- Problem to solve:
Please quote only the lines that start at the one with "a2bb2oi_1: 6" and go on to the last line of the data, both ends kept.

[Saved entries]
-- Opening Marker --

$ cat src/rtl/ram_burst_writer.sv
// Small byte memory filled by a start/length burst-write engine over a valid/ready stream.
// Read port is combinational; out-of-range read addresses return zero.
module ram_burst_writer #(
    parameter int DATA_W = 8,
    parameter int ADDR_W = 8,
    parameter int DEPTH  = 11
) (
    input  logic              clk,
    input  logic              rst_n,
    input  logic              start,
    input  logic [ADDR_W-1:0] start_addr,
    input  logic [ADDR_W-1:0] length,
    input  logic              in_valid,
    input  logic [DATA_W-1:0] in_data,
    output logic              in_ready,
    output logic              busy,
    output logic              done,
    output logic              err,
    input  logic [ADDR_W-1:0] rd_address,
    output logic [DATA_W-1:0] rd_data
);
    localparam int PTR_W = (DEPTH > 1) ? $clog2(DEPTH) : 1;
    localparam logic [ADDR_W:0]  DEPTH_EXT = (ADDR_W + 1)'(DEPTH);
    localparam logic [PTR_W-1:0] LAST_PTR  = PTR_W'(DEPTH - 1);

    typedef enum logic [1:0] {IDLE, BURST, DONE} state_t;

    state_t            state_reg;
    logic [PTR_W-1:0]  ptr_reg;
    logic [ADDR_W-1:0] remaining_reg;
    logic [DATA_W-1:0] mem [DEPTH];
    logic              xfer;
    logic              start_in_range;
    logic              rd_in_range;
    logic [PTR_W-1:0]  rd_idx;

    // in_ready is a registered copy of "state is BURST", so it also gates writes.
    assign xfer           = in_valid && in_ready;
    assign start_in_range = ({1'b0, start_addr} < DEPTH_EXT);

    always_ff @(posedge clk or negedge rst_n) begin
        if (!rst_n) begin
            state_reg     <= IDLE;
            ptr_reg       <= '0;
            remaining_reg <= '0;
            in_ready      <= 1'b0;
            busy          <= 1'b0;
            done          <= 1'b0;
            err           <= 1'b0;
        end else begin
            case (state_reg)
                IDLE: begin
                    if (start) begin
                        busy <= 1'b1;
                        if (!start_in_range) begin
                            err       <= 1'b1;
                            done      <= 1'b1;
                            state_reg <= DONE;
                        end else if (length == '0) begin
                            err       <= 1'b0;
                            done      <= 1'b1;
                            state_reg <= DONE;
                        end else begin
                            err           <= 1'b0;
                            ptr_reg       <= start_addr[PTR_W-1:0];
                            remaining_reg <= length;
                            in_ready      <= 1'b1;
                            state_reg     <= BURST;
                        end
                    end
                end
                BURST: begin
                    if (xfer) begin
                        ptr_reg       <= (ptr_reg == LAST_PTR) ? '0 : ptr_reg + 1'b1;
                        remaining_reg <= remaining_reg - 1'b1;
                        if (remaining_reg == ADDR_W'(1)) begin
                            in_ready  <= 1'b0;
                            done      <= 1'b1;
                            state_reg <= DONE;
                        end
                    end
                end
                DONE: begin
                    busy      <= 1'b0;
                    done      <= 1'b0;
                    state_reg <= IDLE;
                end
                default: begin
                    in_ready  <= 1'b0;
                    busy      <= 1'b0;
                    done      <= 1'b0;
                    state_reg <= IDLE;
                end
            endcase
        end
    end

    // One register per word so reset can clear the whole table asynchronously.
    for (genvar gi = 0; gi < DEPTH; gi++) begin : gen_word
        logic [DATA_W-1:0] word_reg;

        always_ff @(posedge clk or negedge rst_n) begin
            if (!rst_n) begin
                word_reg <= '0;
            end else if (xfer && (ptr_reg == PTR_W'(gi))) begin
                word_reg <= in_data;
            end
        end

        assign mem[gi] = word_reg;
    end

    assign rd_in_range = ({1'b0, rd_address} < DEPTH_EXT);
    assign rd_idx      = rd_address[PTR_W-1:0];
    assign rd_data     = rd_in_range ? mem[rd_idx] : '0;

endmodule
$ cat config.mk
export PLATFORM = sky130hd
export DESIGN_NAME = ram_burst_writer
export DESIGN_NICKNAME = d
export VERILOG_FILES = /design/src/rtl/ram_burst_writer.sv
export SDC_FILE = /design/constraint.sdc
export NUM_CORES = 1
export LEC_CHECK = 0
export BUFFER_PORTS_ARGS = -buffer_cell sky130_fd_sc_hd__buf_2
export CORE_AREA = 5 5 120 122
export DETAILED_ROUTE_END_ITERATION = 6
export DIE_AREA = 0 0 125 127
export PLACE_DENSITY = 0.68
export SLEW_MARGIN = 20
export SYNTH_ARGS = -nofsm -noshare
export SYNTH_HDL_FRONTEND = slang
export SYNTH_SLANG_ARGS = --single-unit
$ cat constraint.sdc
create_clock -name clk -period 2.6 [get_ports clk]
set_input_delay 0.13 -clock clk [delete_from_list [all_inputs] [get_ports clk]]
set_output_delay 0.13 -clock clk [all_outputs]
set_load 0.02 [all_outputs]
==> flow_summary.html <==
<table>
<tr><th>Metric</th><th>Value</th></tr>
<tr><th colspan="2">Detailed routing</th></tr>
<tr><td>Vias</td><td>3599</td></tr>
<tr><td>Wire length the detailed router placed on met1</td><td>5440 µm</td></tr>
<tr><td>Total length of routed wires</td><td>12200 µm</td></tr>
<tr><td>First-pass iteration count of the detailed router</td><td>4</td></tr>
<tr><td>Uppermost routed layer</td><td>met4</td></tr>
<tr><td>Total DRC errors in the routed layout</td><td>0</td></tr>
<tr><td>Number of DRC markers in iteration 0</td><td>234</td></tr>
<tr><td>Amount of wire on met2 after detailed routing</td><td>5960 µm</td></tr>
<tr><td>Routed wire length per instance</td><td>19.3 µm</td></tr>
<tr><td>Final antenna-violating net count</td><td>0</td></tr>
<tr><td>Routed met3 length</td><td>667 µm</td></tr>
<tr><td>Vias per cell</td><td>5.68</td></tr>
<tr><th colspan="2">Global routing</th></tr>
<tr><td>Number of global-route vias before repair</td><td>3846</td></tr>
<tr><td>Total grt overflow</td><td>0</td></tr>
<tr><td>All-Layer GR Usage</td><td>15.9%</td></tr>
<tr><td>Antenna violations before repair</td><td>0</td></tr>
<tr><td>Wire length of the first global-routing pass</td><td>20300 µm</td></tr>
<tr><td>Pin count of the biggest net entering global routing</td><td>41</td></tr>
<tr><th colspan="2">Die</th></tr>
<tr><td>Width of the chip</td><td>125 µm</td></tr>
<tr><td>Effective utilization at floorplan</td><td>40.5%</td></tr>
<tr><td>Number of primary I/O pins</td><td>48</td></tr>
<tr><td>Floorplan row count</td><td>42</td></tr>
<tr><td>Area inside the core boundary</td><td>13100 µm²</td></tr>
<tr><td>Area of the die</td><td>15900 µm²</td></tr>
<tr><td>Die Ht</td><td>127 µm</td></tr>
<tr><th colspan="2">Yosys</th></tr>
<tr><td>Seq/Total Area, Yosys</td><td>50.0%</td></tr>
<tr><td>Main flop type after synthesis</td><td>dfrtp_1</td></tr>
<tr><td>Post-synth net total</td><td>447</td></tr>
<tr><td>Most numerous cell types in the synthesized netlist</td><td>dfrtp_1, mux2_2, clkbuf_1, mux2i_1</td></tr>
<tr><td>Instance count of the mapped netlist</td><td>409</td></tr>
<tr><td>Most frequent cell after synthesis</td><td>dfrtp_1</td></tr>
<tr><td>Yosys warning total</td><td>0</td></tr>
<tr><td>Cell type with the largest total area after synthesis</td><td>dfrtp_1</td></tr>
<tr><td>Synth top area share</td><td>50.0%</td></tr>
<tr><td>Post-synthesis average cell area</td><td>13.0 µm²</td></tr>
<tr><td>Share of flip-flops with an asynchronous set or reset after synthesis</td><td>100%</td></tr>
<tr><td>Number of synthesized register bits</td><td>106</td></tr>
<tr><td>Number of distinct standard cells referenced by the synthesized netlist</td><td>51</td></tr>
<tr><td>Top area cells in the synthesized netlist</td><td>dfrtp_1, mux2_2, mux4_2</td></tr>
<tr><td>Post-synthesis cell area</td><td>5310 µm²</td></tr>
<tr><td>Number of enable flip-flop cells after synthesis</td><td>0</td></tr>
<tr><th colspan="2">STA</th></tr>
<tr><td>Worst Max-Slew Pin Slew</td><td>603 ps</td></tr>
<tr><td>Count of final setup violators</td><td>0</td></tr>
<tr><td>Final setup skew</td><td>7.23 ps</td></tr>
<tr><td>TNS Setup</td><td>0 ps</td></tr>
<tr><td>RSZ-0062 raised after global routing</td><td>no</td></tr>
<tr><td>Hold Vio Cnt, Final</td><td>0</td></tr>
<tr><td>Post-layout minimum cycle time</td><td>2080 ps</td></tr>
<tr><td>Final cycle utilization of the critical path</td><td>79.9%</td></tr>
<tr><td>Final Slew Violations</td><td>0</td></tr>
<tr><td>Achievable clock frequency</td><td>0.481 GHz</td></tr>
<tr><td>Final Worst Setup Slack</td><td>522 ps</td></tr>
<tr><td>Worst rel slew slack</td><td>59.4%</td></tr>
<tr><th colspan="2">Pwr</th></tr>
<tr><td>IR drop worst, VDD</td><td>0.405 mV</td></tr>
<tr><td>Leak pwr</td><td>2.86 nW</td></tr>
<tr><td>PD cells</td><td>872 nW/µm²</td></tr>
<tr><th colspan="2">Clock tree</th></tr>
<tr><td>Post-CTS Setup Inserts</td><td>0</td></tr>
<tr><td># clock sinks</td><td>106</td></tr>
<tr><td>CTS clk-pin slew, worst paths</td><td>60 ps</td></tr>
<tr><td>Number of cells upsized or downsized after cts</td><td>0</td></tr>
<tr><td>Total number of H-tree levels</td><td>3</td></tr>
<tr><td>Later-pin clock latency in the skew report</td><td>350 ps</td></tr>
<tr><td>CTS tree</td><td>built</td></tr>
<tr><td>Root Driver</td><td>clkbuf_16</td></tr>
<tr><td>Total CTS buffers</td><td>9</td></tr>
<tr><td>Clock buffer depth</td><td>2</td></tr>
<tr><th colspan="2">Min path</th></tr>
<tr><td>Hold wc startpoint</td><td>start</td></tr>
<tr><td>Worst hold path depth</td><td>3</td></tr>
<tr><td>Min-Delay Path Class</td><td>input pin to flop</td></tr>
<tr><td>Min-Delay Endpoint</td><td>state_reg[0]</td></tr>
<tr><th colspan="2">Placement</th></tr>
<tr><td>Last weighted congestion value of the routability-driven placer</td><td>0.868</td></tr>
<tr><td>Worst-case setup slack after placement</td><td>522 ps</td></tr>
<tr><td>HPWL after detailed placement</td><td>8520 µm</td></tr>
<tr><td>Input/output buffers</td><td>47</td></tr>
<tr><th colspan="2">Setup path</th></tr>
<tr><td>Data arrival time of the critical path</td><td>2310 ps</td></tr>
<tr><td>Sort of element at the end of the critical path</td><td>flop</td></tr>
<tr><td>Startpoint class of the critical path</td><td>flop</td></tr>
<tr><td>Worst R2R Path Depth</td><td>4</td></tr>
<tr><td>Origin of the critical flop-to-flop path</td><td>in_ready</td></tr>
<tr><td>Category of the most critical setup path</td><td>flop to flop</td></tr>
<tr><td>FF-to-FF setup slack</td><td>520 ps</td></tr>
<tr><td>Start point of the critical path</td><td>in_ready</td></tr>
<tr><td>Crit path required time</td><td>2830 ps</td></tr>
<tr><td>Max Fanout on Critical Path</td><td>8</td></tr>
<tr><td>RR Endpoint</td><td>gen_word[4].word_reg[6]</td></tr>
<tr><th colspan="2">Finish</th></tr>
<tr><td>Fraction of layout cells with a size suffix above 1</td><td>41.3%</td></tr>
<tr><td>Area grow syn2layout</td><td>14.6%</td></tr>
<tr><td>Footprint of the multi-input gates</td><td>2500 µm²</td></tr>
<tr><td>Sequential cell area</td><td>2650 µm²</td></tr>
<tr><td>Count of nets after finishing</td><td>491</td></tr>
<tr><td>Filler cell count</td><td>1191</td></tr>
<tr><td>Max reg flops</td><td>88</td></tr>
<tr><td>Antenna diodes</td><td>0</td></tr>
<tr><th colspan="2">Outcome</th></tr>
<tr><td>Status</td><td>finished, final reports clean</td></tr>
<tr><th colspan="2">Flow run</th></tr>
<tr><td># Max-Cap Violations</td><td>0</td></tr>
</table>
-- report_power, final --
group	internal, mW	switching, mW
clock network	0.833	0.604
logic	0.734	0.658
registers	2.11	0.364
-- stage by stage --
step | instance area (µm²) | hold WS (ps) | power [mW] | instances | utilization (%)
final | 6080 | 32.7 | 5.30 | 634 | 46.5
after global routing | 6080 | 51.8 | 5.61 | 634 | 46.5
after CTS | 6080 | 25.4 | 5.35 | 634 | 46.5
after detailed placement | 5750 | 143 | 3.88 | 617 | 43.9
after global placement | 5750 | 129 | 3.80 | 617 | 43.9
after floorplan | 5310 | -166 | 3.48 | 409 | -
-- placed cells by master, fill, tap and decap left out, types with 6 or more instances in the layout --
cell / instances
nor2_1: 15
clkbuf_16: 9
a211oi_1: 14
nand2_1: 8
nor2b_1: 6
a21oi_1: 16
a2bb2oi_1: 6
buf_2: 46
inv_1: 10
mux2_2: 81
mux2_4: 8
mux4_2: 16
dfrtp_1: 106
o21ai_0: 8
buf_4: 12
o2bb2ai_1: 9
mux2i_1: 19
nand3_1: 8
-- kinds of logic (layout without fill, tap and decap cells) --
| logic type | count (synthesis) | after routing | synth area share, % |
|---|---|---|---|
| xor+xnor | 1 | 1 | 0.165 |
| buf+inv | 38 | 87 | 2.95 |
| mux | 124 | 124 | 29.8 |
| fa+ha+maj | 2 | 2 | 0.472 |
| compound gates | 73 | 73 | 9.86 |
| flops | 106 | 106 | 50.0 |
| simple gates | 65 | 65 | 6.72 |
-- area by class of cell --
cell class,count,area share (%)
sequential,106,43.6
tap,176,3.62
inverter,11,0.679
clock inverter,4,0.905
clock buffer,12,4.38
multi-input combinational,265,41.0
timing repair buffer,60,5.76
-- worst max-delay path by stage --
stage / end / slack (ps) / cells after the start
floorplan: gen_word[4].word_reg[0] / 590 / 7
global placement: gen_word[4].word_reg[7] / 610 / 4
detailed placement: gen_word[4].word_reg[6] / 520 / 4
CTS: gen_word[4].word_reg[6] / 510 / 4
global route: gen_word[4].word_reg[6] / 410 / 4
finish: gen_word[4].word_reg[6] / 520 / 4
-- per-layer routing --
layer / GRT usage, % / up-vias
met4: 4.08 / 0
met5: 0 / -
met3: 3.80 / 16
li1: - / 1630
met1: 21.2 / 1837
met2: 26.2 / 116
-- worst max-delay path: stages (launching register included) --
cell     delay, ps
dfrtp_1        450
nand2_1        130
or3_1          410
or3_1          580
mux2_4         380
-- timing repair --
action,CTS,global route
hold buffers,1,0
setup endpoints to repair,0,0
endpoints found under the hold margin,37,0
Note: power is estimated with default switching activity, not from simulation.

-- Closing Marker --

- Written reply:
a2bb2oi_1: 6
buf_2: 46
inv_1: 10
mux2_2: 81
mux2_4: 8
mux4_2: 16
dfrtp_1: 106
o21ai_0: 8
buf_4: 12
o2bb2ai_1: 9
mux2i_1: 19
nand3_1: 8
-- kinds of logic (layout without fill, tap and decap cells) --
| logic type | count (synthesis) | after routing | synth area share, % |
|---|---|---|---|
| xor+xnor | 1 | 1 | 0.165 |
| buf+inv | 38 | 87 | 2.95 |
| mux | 124 | 124 | 29.8 |
| fa+ha+maj | 2 | 2 | 0.472 |
| compound gates | 73 | 73 | 9.86 |
| flops | 106 | 106 | 50.0 |
| simple gates | 65 | 65 | 6.72 |
-- area by class of cell --
cell class,count,area share (%)
sequential,106,43.6
tap,176,3.62
inverter,11,0.679
clock inverter,4,0.905
clock buffer,12,4.38
multi-input combinational,265,41.0
timing repair buffer,60,5.76
-- worst max-delay path by stage --
stage / end / slack (ps) / cells after the start
floorplan: gen_word[4].word_reg[0] / 590 / 7
global placement: gen_word[4].word_reg[7] / 610 / 4
detailed placement: gen_word[4].word_reg[6] / 520 / 4
CTS: gen_word[4].word_reg[6] / 510 / 4
global route: gen_word[4].word_reg[6] / 410 / 4
finish: gen_word[4].word_reg[6] / 520 / 4
-- per-layer routing --
layer / GRT usage, % / up-vias
met4: 4.08 / 0
met5: 0 / -
met3: 3.80 / 16
li1: - / 1630
met1: 21.2 / 1837
met2: 26.2 / 116
-- worst max-delay path: stages (launching register included) --
cell     delay, ps
dfrtp_1        450
nand2_1        130
or3_1          410
or3_1          580
mux2_4         380
-- timing repair --
action,CTS,global route
hold buffers,1,0
setup endpoints to repair,0,0
endpoints found under the hold margin,37,0
Note: power is estimated with default switching activity, not from simulation.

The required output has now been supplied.